The Institute of Museum and Library Services (IMLS) in Washington, DC, awarded the National Art Education Association (NAEA) and Association of Art Museum Directors (AAMD) with a National Leadership Grant to fund research that will explore how single-visit programs affect K-12 students’ skills and capacities across five interrelated areas: 1) critical thinking, 2) creative thinking, 3) affective/sensorial response, 4) human connections/empathy, and 5) academic development. These five areas were selected based on previous research, input from museum educators, and theoretical writings. The hypothesis of the research is that, though short in duration, single-visit programs affect students in complex, multi-dimensional ways that are central to the education of young people.

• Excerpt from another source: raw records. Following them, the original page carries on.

<file path="src/rtl/tproc_pkg.sv">
`default_nettype none
// =====================================================================
// Module : tproc_pkg
// Brief  : Shared opcodes, widths and dispatcher FSM encoding.
// Rev    : 1.0
// =====================================================================
package tproc_pkg;

  localparam int ADDR_W  = 16;
  localparam int INSTR_W = 64;
  localparam int IDX_W   = 5;

  localparam logic [7:0] OP_NOP  = 8'h00;
  localparam logic [7:0] OP_LD_W = 8'h01;
  localparam logic [7:0] OP_CMP  = 8'h02;
  localparam logic [7:0] OP_ST   = 8'h03;
  localparam logic [7:0] OP_LD_F = 8'h04;
  localparam logic [7:0] OP_HALT = 8'hFF;

  typedef enum logic [2:0] {
    ST_IDLE     = 3'd0,
    ST_REQ      = 3'd1,
    ST_RECV     = 3'd2,
    ST_DISPATCH = 3'd3,
    ST_DONE     = 3'd4
  } state_t;

  function automatic logic [7:0] opcode_of(input logic [INSTR_W-1:0] instr);
    return instr[INSTR_W-1 -: 8];
  endfunction

endpackage
`default_nettype wire

</file>
<file path="src/rtl/instr_dispatch_if.sv">
`default_nettype none
// =====================================================================
// Module : instr_dispatch_if
// Brief  : Control, fetch and unit-handshake bundle of the dispatcher.
// Rev    : 1.0
// =====================================================================
interface instr_dispatch_if;
  import tproc_pkg::*;

  logic               start;
  logic [ADDR_W-1:0]  base_addr;
  logic [ADDR_W-1:0]  fetch_addr;
  logic               fetch_enable;
  logic [INSTR_W-1:0] in_instr;
  logic [IDX_W-1:0]   in_instr_addr;
  logic               in_instr_valid;
  logic               ld_valid;
  logic               ld_ready;
  logic               cp_valid;
  logic               cp_ready;
  logic               st_valid;
  logic               st_ready;
  logic [INSTR_W-1:0] disp_instr;
  logic               busy;
  logic               done;
  logic               err_overflow;
  logic               err_opcode;

  modport master (
    output start, base_addr, in_instr, in_instr_addr, in_instr_valid,
           ld_ready, cp_ready, st_ready,
    input  fetch_addr, fetch_enable, ld_valid, cp_valid, st_valid,
           disp_instr, busy, done, err_overflow, err_opcode
  );

  modport slave (
    input  start, base_addr, in_instr, in_instr_addr, in_instr_valid,
           ld_ready, cp_ready, st_ready,
    output fetch_addr, fetch_enable, ld_valid, cp_valid, st_valid,
           disp_instr, busy, done, err_overflow, err_opcode
  );

endinterface
`default_nettype wire

</file>
<file path="src/rtl/instr_fifo.sv">
`default_nettype none
// =====================================================================
// Module : instr_fifo
// Brief  : Synchronous instruction buffer with flush; push/pop may coincide.
// Rev    : 1.0
// =====================================================================
module instr_fifo #(
  parameter int DEPTH = 16,
  parameter int WIDTH = 64
) (
  input  wire logic             clk,
  input  wire logic             rst,
  input  wire logic             i_push,
  input  wire logic [WIDTH-1:0] i_data,
  input  wire logic             i_pop,
  input  wire logic             i_flush,
  output logic      [WIDTH-1:0] o_data,
  output logic                  o_full,
  output logic                  o_empty
);

  localparam int AW = $clog2(DEPTH);

  logic [WIDTH-1:0] r_mem [DEPTH];
  logic [AW-1:0]    r_wr_ptr;
  logic [AW-1:0]    r_rd_ptr;
  logic [AW:0]      r_count;
  logic             w_do_push;
  logic             w_do_pop;

  assign o_full    = (r_count == (AW+1)'(DEPTH));
  assign o_empty   = (r_count == '0);
  assign o_data    = r_mem[r_rd_ptr];
  // A pop in the same cycle frees the slot a push into a full buffer needs
  assign w_do_pop  = i_pop && !o_empty;
  assign w_do_push = i_push && (!o_full || w_do_pop);

  always_ff @(posedge clk) begin
    if (w_do_push) begin
      r_mem[r_wr_ptr] <= i_data;
    end
  end

  always_ff @(posedge clk) begin
    if (rst || i_flush) begin
      r_wr_ptr <= '0;
      r_rd_ptr <= '0;
      r_count  <= '0;
    end else begin
      if (w_do_push) begin
        r_wr_ptr <= r_wr_ptr + AW'(1);
      end
      if (w_do_pop) begin
        r_rd_ptr <= r_rd_ptr + AW'(1);
      end
      case ({w_do_push, w_do_pop})
        2'b10:   r_count <= r_count + (AW+1)'(1);
        2'b01:   r_count <= r_count - (AW+1)'(1);
        default: r_count <= r_count;
      endcase
    end
  end

endmodule
`default_nettype wire

</file>
<file path="src/rtl/instr_dispatch.sv">
`default_nettype none
// =====================================================================
// Module : instr_dispatch
// Brief  : Fetches instruction bursts and dispatches them in order to units.
// Rev    : 1.0
// =====================================================================
module instr_dispatch
  import tproc_pkg::*;
#(
  parameter int FIFO_DEPTH = 16,
  parameter int BURST_LEN  = 16
) (
  input wire logic         clk,
  input wire logic         rst,
  instr_dispatch_if.slave  bus
);

  localparam int CW = (BURST_LEN > 1) ? $clog2(BURST_LEN) : 1;

  state_t             r_state;
  state_t             w_state_nxt;
  logic [ADDR_W-1:0]  r_fetch_addr;
  logic [CW-1:0]      r_beat_cnt;
  logic               r_err_overflow;
  logic               r_err_opcode;

  logic [INSTR_W-1:0] w_head;
  logic [7:0]         w_op;
  logic               w_full;
  logic               w_empty;
  logic               w_push;
  logic               w_pop;
  logic               w_flush;
  logic               w_ld_valid;
  logic               w_cp_valid;
  logic               w_st_valid;
  logic               w_bad_op;
  logic               w_overflow;
  logic               w_last_beat;
  logic               w_disp_active;
  logic               w_unused;

  // Beat index is informational; beats are buffered in arrival order
  assign w_unused      = ^bus.in_instr_addr;
  assign w_op          = opcode_of(w_head);
  assign w_last_beat   = (r_beat_cnt == CW'(BURST_LEN - 1));
  assign w_disp_active = (r_state == ST_DISPATCH) && !w_empty;

  instr_fifo #(
    .DEPTH (FIFO_DEPTH),
    .WIDTH (INSTR_W)
  ) u_fifo (
    .clk     (clk),
    .rst     (rst),
    .i_push  (w_push),
    .i_data  (bus.in_instr),
    .i_pop   (w_pop),
    .i_flush (w_flush),
    .o_data  (w_head),
    .o_full  (w_full),
    .o_empty (w_empty)
  );

  always_ff @(posedge clk) begin
    if (rst) begin
      r_state <= ST_IDLE;
    end else begin
      r_state <= w_state_nxt;
    end
  end

  always_comb begin
    w_state_nxt = r_state;
    w_push      = 1'b0;
    w_pop       = 1'b0;
    w_flush     = 1'b0;
    w_ld_valid  = 1'b0;
    w_cp_valid  = 1'b0;
    w_st_valid  = 1'b0;
    w_bad_op    = 1'b0;
    w_overflow  = 1'b0;
    case (r_state)
      ST_IDLE: begin
        if (bus.start) begin
          w_state_nxt = ST_REQ;
        end
      end
      ST_REQ: begin
        w_state_nxt = ST_RECV;
      end
      ST_RECV: begin
        if (bus.in_instr_valid) begin
          w_push     = !w_full;
          w_overflow = w_full;
          if (w_last_beat) begin
            w_state_nxt = ST_DISPATCH;
          end
        end
      end
      ST_DISPATCH: begin
        if (w_empty) begin
          w_state_nxt = ST_REQ;
        end else begin
          case (w_op)
            OP_LD_F, OP_LD_W: begin
              w_ld_valid = 1'b1;
              w_pop      = bus.ld_ready;
            end
            OP_CMP: begin
              w_cp_valid = 1'b1;
              w_pop      = bus.cp_ready;
            end
            OP_ST: begin
              w_st_valid = 1'b1;
              w_pop      = bus.st_ready;
            end
            OP_NOP: begin
              w_pop = 1'b1;
            end
            OP_HALT: begin
              w_pop       = 1'b1;
              w_flush     = 1'b1;
              w_state_nxt = ST_DONE;
            end
            default: begin
              w_pop    = 1'b1;
              w_bad_op = 1'b1;
            end
          endcase
        end
      end
      ST_DONE: begin
        w_state_nxt = ST_IDLE;
      end
      default: begin
        w_state_nxt = ST_IDLE;
      end
    endcase
  end

  always_ff @(posedge clk) begin
    if (rst) begin
      r_fetch_addr   <= '0;
      r_beat_cnt     <= '0;
      r_err_overflow <= 1'b0;
      r_err_opcode   <= 1'b0;
    end else begin
      if ((r_state == ST_IDLE) && bus.start) begin
        r_fetch_addr   <= bus.base_addr;
        r_err_overflow <= 1'b0;
        r_err_opcode   <= 1'b0;
      end
      if ((r_state == ST_RECV) && bus.in_instr_valid) begin
        r_beat_cnt <= w_last_beat ? '0 : r_beat_cnt + CW'(1);
      end
      // Buffer drained without a halt: fetch the next sequential burst
      if ((r_state == ST_DISPATCH) && w_empty) begin
        r_fetch_addr <= r_fetch_addr + ADDR_W'(BURST_LEN);
      end
      if (w_overflow) begin
        r_err_overflow <= 1'b1;
      end
      if (w_bad_op) begin
        r_err_opcode <= 1'b1;
      end
    end
  end

  assign bus.fetch_addr   = r_fetch_addr;
  assign bus.fetch_enable = (r_state == ST_REQ);
  assign bus.busy         = (r_state != ST_IDLE);
  assign bus.done         = (r_state == ST_DONE);
  assign bus.ld_valid     = w_ld_valid;
  assign bus.cp_valid     = w_cp_valid;
  assign bus.st_valid     = w_st_valid;
  assign bus.disp_instr   = w_disp_active ? w_head : '0;
  assign bus.err_overflow = r_err_overflow;
  assign bus.err_opcode   = r_err_opcode;

endmodule
`default_nettype wire
</file>
<file path="src/flat_wrapper.sv">
// flat-port wrapper written by rule: the top's interface ports become plain ports
module instr_dispatch_flat import tproc_pkg::*;
#(
  parameter int FIFO_DEPTH = 16,
  parameter int BURST_LEN  = 16
)
  (clk, rst, bus_start, bus_base_addr, bus_in_instr, bus_in_instr_addr, bus_in_instr_valid, bus_ld_ready, bus_cp_ready, bus_st_ready, bus_fetch_addr, bus_fetch_enable, bus_ld_valid, bus_cp_valid, bus_st_valid, bus_disp_instr, bus_busy, bus_done, bus_err_overflow, bus_err_opcode);
  instr_dispatch_if bus_i ();
  input wire logic clk;
  input wire logic rst;
  input wire logic [$bits(bus_i.start)-1:0] bus_start;
  input wire logic [$bits(bus_i.base_addr)-1:0] bus_base_addr;
  input wire logic [$bits(bus_i.in_instr)-1:0] bus_in_instr;
  input wire logic [$bits(bus_i.in_instr_addr)-1:0] bus_in_instr_addr;
  input wire logic [$bits(bus_i.in_instr_valid)-1:0] bus_in_instr_valid;
  input wire logic [$bits(bus_i.ld_ready)-1:0] bus_ld_ready;
  input wire logic [$bits(bus_i.cp_ready)-1:0] bus_cp_ready;
  input wire logic [$bits(bus_i.st_ready)-1:0] bus_st_ready;
  output wire logic [$bits(bus_i.fetch_addr)-1:0] bus_fetch_addr;
  output wire logic [$bits(bus_i.fetch_enable)-1:0] bus_fetch_enable;
  output wire logic [$bits(bus_i.ld_valid)-1:0] bus_ld_valid;
  output wire logic [$bits(bus_i.cp_valid)-1:0] bus_cp_valid;
  output wire logic [$bits(bus_i.st_valid)-1:0] bus_st_valid;
  output wire logic [$bits(bus_i.disp_instr)-1:0] bus_disp_instr;
  output wire logic [$bits(bus_i.busy)-1:0] bus_busy;
  output wire logic [$bits(bus_i.done)-1:0] bus_done;
  output wire logic [$bits(bus_i.err_overflow)-1:0] bus_err_overflow;
  output wire logic [$bits(bus_i.err_opcode)-1:0] bus_err_opcode;
  assign bus_i.start = bus_start;
  assign bus_i.base_addr = bus_base_addr;
  assign bus_i.in_instr = bus_in_instr;
  assign bus_i.in_instr_addr = bus_in_instr_addr;
  assign bus_i.in_instr_valid = bus_in_instr_valid;
  assign bus_i.ld_ready = bus_ld_ready;
  assign bus_i.cp_ready = bus_cp_ready;
  assign bus_i.st_ready = bus_st_ready;
  assign bus_fetch_addr = bus_i.fetch_addr;
  assign bus_fetch_enable = bus_i.fetch_enable;
  assign bus_ld_valid = bus_i.ld_valid;
  assign bus_cp_valid = bus_i.cp_valid;
  assign bus_st_valid = bus_i.st_valid;
  assign bus_disp_instr = bus_i.disp_instr;
  assign bus_busy = bus_i.busy;
  assign bus_done = bus_i.done;
  assign bus_err_overflow = bus_i.err_overflow;
  assign bus_err_opcode = bus_i.err_opcode;
  instr_dispatch #(.FIFO_DEPTH(FIFO_DEPTH), .BURST_LEN(BURST_LEN)) u_core (.clk(clk), .rst(rst), .bus(bus_i));
endmodule
</file>
===== src/rtl/mc_pkg.sv =====
// Shared constants for the multicycle MIPS control unit: FSM states,
// opcode/funct encodings and ALU control codes.
package mc_pkg;

  typedef enum logic [3:0] {
    S_FETCH  = 4'd0,
    S_DECODE = 4'd1,
    S_MEMADR = 4'd2,
    S_MEMRD  = 4'd3,
    S_MEMWB  = 4'd4,
    S_MEMWR  = 4'd5,
    S_RTEX   = 4'd6,
    S_RTWB   = 4'd7,
    S_BEQEX  = 4'd8,
    S_IEX    = 4'd9,
    S_IWB    = 4'd10,
    S_JEX    = 4'd11
  } state_e;

  localparam logic [5:0] OP_RTYPE = 6'b000000;
  localparam logic [5:0] OP_LW    = 6'b100011;
  localparam logic [5:0] OP_SW    = 6'b101011;
  localparam logic [5:0] OP_BEQ   = 6'b000100;
  localparam logic [5:0] OP_ADDI  = 6'b001000;
  localparam logic [5:0] OP_ANDI  = 6'b001100;
  localparam logic [5:0] OP_ORI   = 6'b001101;
  localparam logic [5:0] OP_J     = 6'b000010;

  localparam logic [5:0] FN_ADD = 6'b100000;
  localparam logic [5:0] FN_SUB = 6'b100010;
  localparam logic [5:0] FN_AND = 6'b100100;
  localparam logic [5:0] FN_OR  = 6'b100101;
  localparam logic [5:0] FN_SLT = 6'b101010;
  localparam logic [5:0] FN_NOR = 6'b100111;
  localparam logic [5:0] FN_SLL = 6'b000000;
  localparam logic [5:0] FN_SRL = 6'b000010;

  localparam logic [3:0] ALU_AND = 4'b0000;
  localparam logic [3:0] ALU_OR  = 4'b0001;
  localparam logic [3:0] ALU_ADD = 4'b0010;
  localparam logic [3:0] ALU_SUB = 4'b0110;
  localparam logic [3:0] ALU_SLT = 4'b0111;
  localparam logic [3:0] ALU_NOR = 4'b1100;
  localparam logic [3:0] ALU_SLL = 4'b1000;
  localparam logic [3:0] ALU_SRL = 4'b1001;

  function automatic logic isLegalOp(logic [5:0] op);
    return (op == OP_RTYPE) || (op == OP_LW) || (op == OP_SW) || (op == OP_BEQ) ||
           (op == OP_ADDI) || (op == OP_ANDI) || (op == OP_ORI) || (op == OP_J);
  endfunction

endpackage


===== src/rtl/mc_aludec.sv =====
// R-type funct field to ALU control decoder; unknown functs fall back to ADD.
module mc_aludec
  import mc_pkg::*;
(
  input  logic [5:0] funct,
  output logic [3:0] aluctrl
);

  always_comb begin
    case (funct)
      FN_ADD:  aluctrl = ALU_ADD;
      FN_SUB:  aluctrl = ALU_SUB;
      FN_AND:  aluctrl = ALU_AND;
      FN_OR:   aluctrl = ALU_OR;
      FN_SLT:  aluctrl = ALU_SLT;
      FN_NOR:  aluctrl = ALU_NOR;
      FN_SLL:  aluctrl = ALU_SLL;
      FN_SRL:  aluctrl = ALU_SRL;
      default: aluctrl = ALU_ADD;
    endcase
  end

endmodule


===== src/rtl/mc_control.sv =====
// Moore control FSM for a multicycle MIPS subset datapath with memory
// wait states driven by memready.
module mc_control
  import mc_pkg::*;
(
  input  logic       clk,
  input  logic       reset,
  input  logic [5:0] op,
  input  logic [5:0] funct,
  input  logic       memready,
  output logic       memtoreg,
  output logic       alusrca,
  output logic       regdst,
  output logic       regwrite,
  output logic       signext,
  output logic       jump,
  output logic       branch,
  output logic       pcwritecond,
  output logic       pcwrite,
  output logic       memwrite,
  output logic       irwrite,
  output logic       iord,
  output logic       illegal,
  output logic [1:0] pcsrc,
  output logic [1:0] alusrcb,
  output logic [3:0] aluctrl,
  output logic [3:0] state
);

  state_e     state_q, state_d;
  logic [3:0] rtAluctrl;

  mc_aludec u_aludec (
    .funct  (funct),
    .aluctrl(rtAluctrl)
  );

  always_ff @(posedge clk or negedge reset) begin
    if (!reset) state_q <= S_FETCH;
    else        state_q <= state_d;
  end

  always_comb begin
    state_d = state_q;
    case (state_q)
      S_FETCH:  if (memready) state_d = S_DECODE;
      S_DECODE: begin
        case (op)
          OP_LW, OP_SW:                state_d = S_MEMADR;
          OP_RTYPE:                    state_d = S_RTEX;
          OP_BEQ:                      state_d = S_BEQEX;
          OP_ADDI, OP_ANDI, OP_ORI:    state_d = S_IEX;
          OP_J:                        state_d = S_JEX;
          default:                     state_d = S_FETCH;
        endcase
      end
      S_MEMADR: state_d = (op == OP_LW) ? S_MEMRD : S_MEMWR;
      S_MEMRD:  if (memready) state_d = S_MEMWB;
      S_MEMWR:  if (memready) state_d = S_FETCH;
      S_RTEX:   state_d = S_RTWB;
      S_IEX:    state_d = S_IWB;
      default:  state_d = S_FETCH;
    endcase
  end

  // Outputs depend only on state, except the memready-gated fetch strobes
  // and the op-dependent immediate ALU selection.
  always_comb begin
    memtoreg    = 1'b0;
    alusrca     = 1'b0;
    regdst      = 1'b0;
    regwrite    = 1'b0;
    jump        = 1'b0;
    branch      = 1'b0;
    pcwritecond = 1'b0;
    pcwrite     = 1'b0;
    memwrite    = 1'b0;
    irwrite     = 1'b0;
    iord        = 1'b0;
    illegal     = 1'b0;
    pcsrc       = 2'b00;
    alusrcb     = 2'b00;
    aluctrl     = ALU_AND;
    case (state_q)
      S_FETCH: begin
        alusrcb = 2'b01;
        aluctrl = ALU_ADD;
        pcsrc   = 2'b01;
        irwrite = memready;
        pcwrite = memready;
      end
      S_DECODE: begin
        alusrcb = 2'b11;
        aluctrl = ALU_ADD;
        illegal = !isLegalOp(op);
      end
      S_MEMADR: begin
        alusrca = 1'b1;
        alusrcb = 2'b10;
        aluctrl = ALU_ADD;
      end
      S_MEMRD: iord = 1'b1;
      S_MEMWB: begin
        memtoreg = 1'b1;
        regwrite = 1'b1;
      end
      S_MEMWR: begin
        iord     = 1'b1;
        memwrite = 1'b1;
      end
      S_RTEX: begin
        alusrca = 1'b1;
        aluctrl = rtAluctrl;
      end
      S_RTWB: begin
        regdst   = 1'b1;
        regwrite = 1'b1;
      end
      S_BEQEX: begin
        alusrca     = 1'b1;
        aluctrl     = ALU_SUB;
        pcwritecond = 1'b1;
        branch      = 1'b1;
      end
      S_IEX: begin
        alusrca = 1'b1;
        alusrcb = 2'b10;
        case (op)
          OP_ANDI: aluctrl = ALU_AND;
          OP_ORI:  aluctrl = ALU_OR;
          default: aluctrl = ALU_ADD;
        endcase
      end
      S_IWB: regwrite = 1'b1;
      S_JEX: begin
        pcsrc   = 2'b10;
        pcwrite = 1'b1;
        jump    = 1'b1;
      end
      default: ;
    endcase
  end

  assign signext = !((op == OP_ANDI) || (op == OP_ORI));
  assign state   = state_q;

endmodule


===== config.mk =====
export PLATFORM = sky130hd
export DESIGN_NAME = mc_control
export DESIGN_NICKNAME = d
export VERILOG_FILES = /design/src/rtl/mc_pkg.sv /design/src/rtl/mc_aludec.sv /design/src/rtl/mc_control.sv
export SDC_FILE = /design/constraint.sdc
export NUM_CORES = 1
export LEC_CHECK = 0
export CORE_MARGIN = 8
export CORE_UTILIZATION = 40
export DETAILED_ROUTE_END_ITERATION = 10
export PLACE_DENSITY = 0.92
export SYNTH_ARGS = -nofsm -noshare
export SYNTH_HDL_FRONTEND = slang
export SYNTH_HIERARCHICAL = 1
export SYNTH_SLANG_ARGS = --single-unit

===== constraint.sdc =====
create_clock -name clk -period 4 [get_ports clk]
set_input_delay 0.6 -clock clk [delete_from_list [all_inputs] [get_ports clk]]
set_output_delay 0.6 -clock clk [all_outputs]
set_load 0.02 [all_outputs]

==> results.txt <==
* Run status: finished, final reports clean
- The clock reaches the later pin of the worst-skew pair after 0.24 ns.
* Via count normalized by instance count: 5.91
- Dividing the synthesized area by the synthesized cell count gives 6.61 um2.
- YS warnings: 6
- Remaining routing DRC violations: 0
- Input and output buffers added on the ports amount to 39.
- Growth of design area from synthesis to finish: 58.5%
* Worst hold path class: in2async
* Die area: 3280 um2
* Number of flip-flops and latches in the synthesized netlist: 4
* Max FFs per register: 4
- Element type at the critical path end: primary output
* Post-route setup TNS: 0 ns
- IR analysis of the VDD net gives a maximum drop of 0.109 mV.
- Area of the mapped netlist: 681 um2
- Max-cap violations in this run came to 0.
- CTS Hold Buffers Added: 0
- Crit-path leading delay family: buffers and inverters
* Unrepaired setup endpoints after global routing: no
- In this run the power density over the cells is 247 nW/um2.
- The final-report max-slew violation count came to 0.
- Category of the worst setup path launch point: input pin
- For the worst setup path, the data required time is 3.40 ns.
- The critical path in this run is classified as in2out.
- CTS buffer count: 3
* Cell Rows: 15
- Setup slack on the critical path of the routed design comes to 0.775 ns.
- Clock-pin slew was measured on the worst setup and hold paths at 0.04 ns.
- In the final layout, the share of cells above drive strength 1 is 0.0580.
- List of cells traversed by the critical path: clkdlybuf4s50_1 -> nand3_1 -> o31a_2 -> o32ai_1 -> a2111oi_0 -> clkdlybuf4s50_1
- The detailed router placed 916 vias in this run.
- The die is 57.3 um tall.
- Leakage component of the power: 0.379 nW
* Number of buffers on the longest clock path: 2
- In this run, the number of DRC markers left after iteration 0 of detailed routing was 21.
* Postcts setup bufs: 0
- The initial utilization of the core area, before any placement, comes to 0.407.
- In the synthesized netlist the async set-or-reset flop fraction comes to 1.00.
- Period Utilization, post-route: 0.806
- Hpwl dp: 1760 um
- Timing analysis after detailed placement gives a worst setup slack of 0.750 ns.
- Arrival @ worst endpoint: 2.63 ns
- The number of antenna violations at the first check in global routing was 0.
* Die outline width: 57.3 um
- Via count of the first global-routing pass: 875
* 1st-pass router iterations: 4
- At the pin with the least slew margin, the transition time is 0.609 ns.
* Number of antenna-violating nets in the routed design: 0
* Total length of routed wires: 2240 um
- Antenna diodes: 0
- Number of synthesized flops with an enable pin: 0
- Pin placement for this block handled 40 I/O pins.
- Max Clk Rate: 310 MHz
- Sequential fraction of the synthesis area: 0.147
- For the final database, setup skew stands at 0.00205 ns.
- In the synthesized netlist the dominant register cell turns out to be dfrtp_1.
* Max-slew headroom at the worst pin: 0.594
- Total core area: 1670 um2
* Global-route congestion overflow total: 0
* Routed len/inst: 14.5 um
- Among all stages on the critical path, the largest delay is contributed by clkdlybuf4s50_1.
* First-pass GRT wire length: 3830 um
- After layout, the minimum clock period comes to 3.23 ns.
- Biggest fanout along the worst timing path: 6
- TritonCTS built the clock tree.
- Routability-driven placement finished with a final weighted congestion of 0.817.
- The number of buffers and inverters on the critical path is 2.
- Synthesized netlist net count: 118
* Total of endpoints with negative setup slack in the final report: 0
- Hold violation total from the final report: 0
* Overall track demand over capacity in global routing: 0.141
* Peak per-stage delay on the critical path: 0.68 ns
* Root Buffer: clkbuf_4
- Pin count of the biggest net entering global routing: 22
* Cell type with the highest occurrence count on the critical path: clkdlybuf4s50_1
* Post-CTS resize count: 0
- Number of standard cells after synthesis: 103
- Count of cell types in the netlist: 40
* Count of H-tree levels built during CTS: 1
- For this design, the sink count on the clock tree is 4.
* Post-layout nets: 155
## cell usage in the layout (no fill, tap or decap), drive strengths merged, types with 3 or more instances in the layout
cell type and n:
a21oi 7, nor2 13, nand2b 6, nor3 10, o21ai 5, inv 4, nand3 3, clkdlybuf4s50 39
clkbuf 3, dfrtp 4, nand2 8, nor2b 5
## report_power, final
part,switching (mW),total [mW],internal (mW)
clock,0.0168,0.0503,0.0336
sequential,0.0180,0.0623,0.0443
combinational,0.0781,0.153,0.0754
total,0.113,0.266,0.153
## area by class of cell
class                           count  area, um2
Tap cell                           17       21.3
Fill cell                         152        592
Multi-Input combinational cell     88        529
Timing Repair Buffer               39        390
Clock buffer                        3       22.5
Inverter                            4       15.0
Sequential cell                     4        100
## per-stage QoR
step,power (mW),std cells,utilization,hold slack (ns),cell area [um2]
2_1_floorplan,0.141,103,-,0.304,681
3_3_place_gp,0.214,152,0.632,0.727,1060
3_5_place_dp,0.216,152,0.632,0.729,1060
4_1_cts,0.269,155,0.646,0.566,1080
5_1_grt,0.290,155,0.646,0.555,1080
6_report,0.266,155,0.646,0.567,1080
## final timing paths
path,startpoint,endpoint,slack [ns],cells past startpoint
max in group asynchronous,reset,state[2]$_DFFE_PN0P_,3.27,1
setup / recovery,op[1],illegal,0.77,6
hold reg to reg,state[3]$_DFFE_PN0P_,state[0]$_DFFE_PN0P_,0.74,1
setup reg to reg,state[1]$_DFFE_PN0P_,state[2]$_DFFE_PN0P_,2.30,4
hold / removal,reset,state[3]$_DFFE_PN0P_,0.57,1
min in group clk,state[3]$_DFFE_PN0P_,state[0]$_DFFE_PN0P_,0.74,1
## cell usage after synthesis, drive strengths merged, types with 2 or more instances
library cell / instances / area share
nor4: 2 / 0.018
nand2b: 6 / 0.055
nor2b: 5 / 0.046
a31oi: 2 / 0.018
clkbuf: 2 / 0.011
dfrtp: 4 / 0.15
nand3: 3 / 0.022
buf: 5 / 0.042
nand2: 8 / 0.044
a21oi: 7 / 0.051
inv: 4 / 0.022
a21o: 2 / 0.022
o21ai: 5 / 0.037
and3: 2 / 0.020
nor3b: 2 / 0.022
a2111oi: 2 / 0.026
o22ai: 2 / 0.028
xnor2: 2 / 0.026
nor3: 10 / 0.081
nor2: 13 / 0.072
## per-layer routing
layer / up-vias / track usage / part of all wire
met5: - / 0 / 0
met4: 0 / 0.0643 / 0.0058
met3: 2 / 0.0605 / 0.076
met2: 35 / 0.240 / 0.50
met1: 428 / 0.147 / 0.42
li1: 451 / - / -
## kinds of logic after synthesis
kind of cell    Yosys count  synth area share
compound gates           29             0.303
buf+inv                  11            0.0754
xor+xnor                  2            0.0257
mux                       1            0.0147
fa+ha+maj                 1            0.0147
simple gates             55             0.419
flops                     4             0.147
(Power assumes the default switching activity.)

The research design is rigorous to account for the many factors in a student’s life that can affect behavior. There is a control group and two treatment groups. The Control Group will not have experienced a single-visit to an art museum or an in-classroom art lesson. Treatment Group A will have an in-museum experience and Treatment Group B will have an in-classroom experience. We hypothesize that experiential differences will emerge between the Control Group and both treatment groups and between Treatment Group A and Treatment Group B.
NAEA, AAMD, and Randi Korn & Associates (RK&A), the research company selected to conduct the study, will select six museums across the country based on data from the field-wide survey that was administered to all art museums in 2015 with assistance from AAMD and NAEA. The sample of participating museums will:
• Be located across the United States and represent six regions as designated by the American Alliance of Museums
• Be of various sizes (based on the number of full-time education staff in education departments)
• Serve an ample number of students in targeted grade levels (currently grades 4 and 5)
• Serve Title 1 schools
• Have a student-teacher ratio of 16-20 (or fewer) students per facilitator/gallery teacher
• Include 4-5 (or fewer) stops at works of art during gallery program
• Train facilitators in more than one area, such as in art history and inquiry
• Conduct an evaluation/assessment (and implement the results)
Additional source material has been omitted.